(Collected data)
File: src/counter_pkg.sv
// Shared constants for the multimode event and frequency counter
package counter_pkg;
   // Register byte offsets
   localparam logic [7:0] CTRL_ONE_OFFSET = 8'h00;
   localparam logic [7:0] CTRL_TWO_OFFSET = 8'h04;
   localparam logic [7:0] COMPARE_OFFSET = 8'h08;
   localparam logic [7:0] GATE_PERIOD_OFFSET = 8'h0c;
   localparam logic [7:0] STATUS_OFFSET = 8'h10;
   // ctrl_reg_one fields
   localparam int MODE_POS = 0;
   localparam int SRC_CLK_POS = 2;
   localparam int RUN_POS = 5;
   localparam int CLEAR_POS = 7;
   // ctrl_reg_two fields
   localparam int EDGE_SEL_POS = 0;
   localparam int GATE_SRC_POS = 1;
   localparam int WIN_EDGE_POS = 3;
   localparam int GATE_CLK_POS = 4;
   localparam int AUX_ROUTE_POS = 6;
   // gate_period_reg fields and status bits
   localparam int HIGH_SET_POS = 0;
   localparam int LOW_SET_POS = 4;
   localparam int OVF_POS = 0;
   localparam int WIN_ACT_POS = 1;
   // Reset values
   localparam logic [7:0] CTRL_ONE_RESET = 8'h00;
   localparam logic [6:0] CTRL_TWO_RESET = 7'h00;
   localparam logic [7:0] GATE_PERIOD_RESET = 8'h00;
   localparam logic [17:0] COMPARE_RESET = 18'h00001;
   // Counter geometry
   localparam int COUNT_WIDTH = 18;
   localparam int COMPARE_HIGH_BITS = 7;
   localparam int GATE_STEPS = 16;
   localparam int FAST_DIV_WIDTH = 23;
   localparam int SLOW_DIV_WIDTH = 15;
   // Field encodings
   localparam logic [1:0] RUN_START = 2'h2;
   localparam logic [1:0] GATE_FROM_EXT = 2'h0;
   localparam logic [1:0] GATE_INTERNAL = 2'h1;
   localparam logic [1:0] GATE_FROM_AUX = 2'h2;
   localparam logic [2:0] SRC_FAST = 3'h5;
   localparam logic [2:0] SRC_SLOW = 3'h6;
   localparam logic [2:0] SRC_EXT = 3'h7;
   typedef enum logic [1:0] {
      MODE_TIMER_EVENT = 2'h0,
      MODE_RESERVED = 2'h1,
      MODE_PULSE_WIDTH = 2'h2,
      MODE_FREQUENCY = 2'h3
   } mode_type;
endpackage : counter_pkg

## [Problem requirements]
Word for word, retype the lines from the one containing "localparam int SLOW_DIV_WIDTH = 15;" through the final line of the data, including both ends and nothing more.

## [Answer to this problem]
   localparam int SLOW_DIV_WIDTH = 15;
   // Field encodings
   localparam logic [1:0] RUN_START = 2'h2;
   localparam logic [1:0] GATE_FROM_EXT = 2'h0;
   localparam logic [1:0] GATE_INTERNAL = 2'h1;
   localparam logic [1:0] GATE_FROM_AUX = 2'h2;
   localparam logic [2:0] SRC_FAST = 3'h5;
   localparam logic [2:0] SRC_SLOW = 3'h6;
   localparam logic [2:0] SRC_EXT = 3'h7;
   typedef enum logic [1:0] {
      MODE_TIMER_EVENT = 2'h0,
      MODE_RESERVED = 2'h1,
      MODE_PULSE_WIDTH = 2'h2,
      MODE_FREQUENCY = 2'h3
   } mode_type;
endpackage : counter_pkg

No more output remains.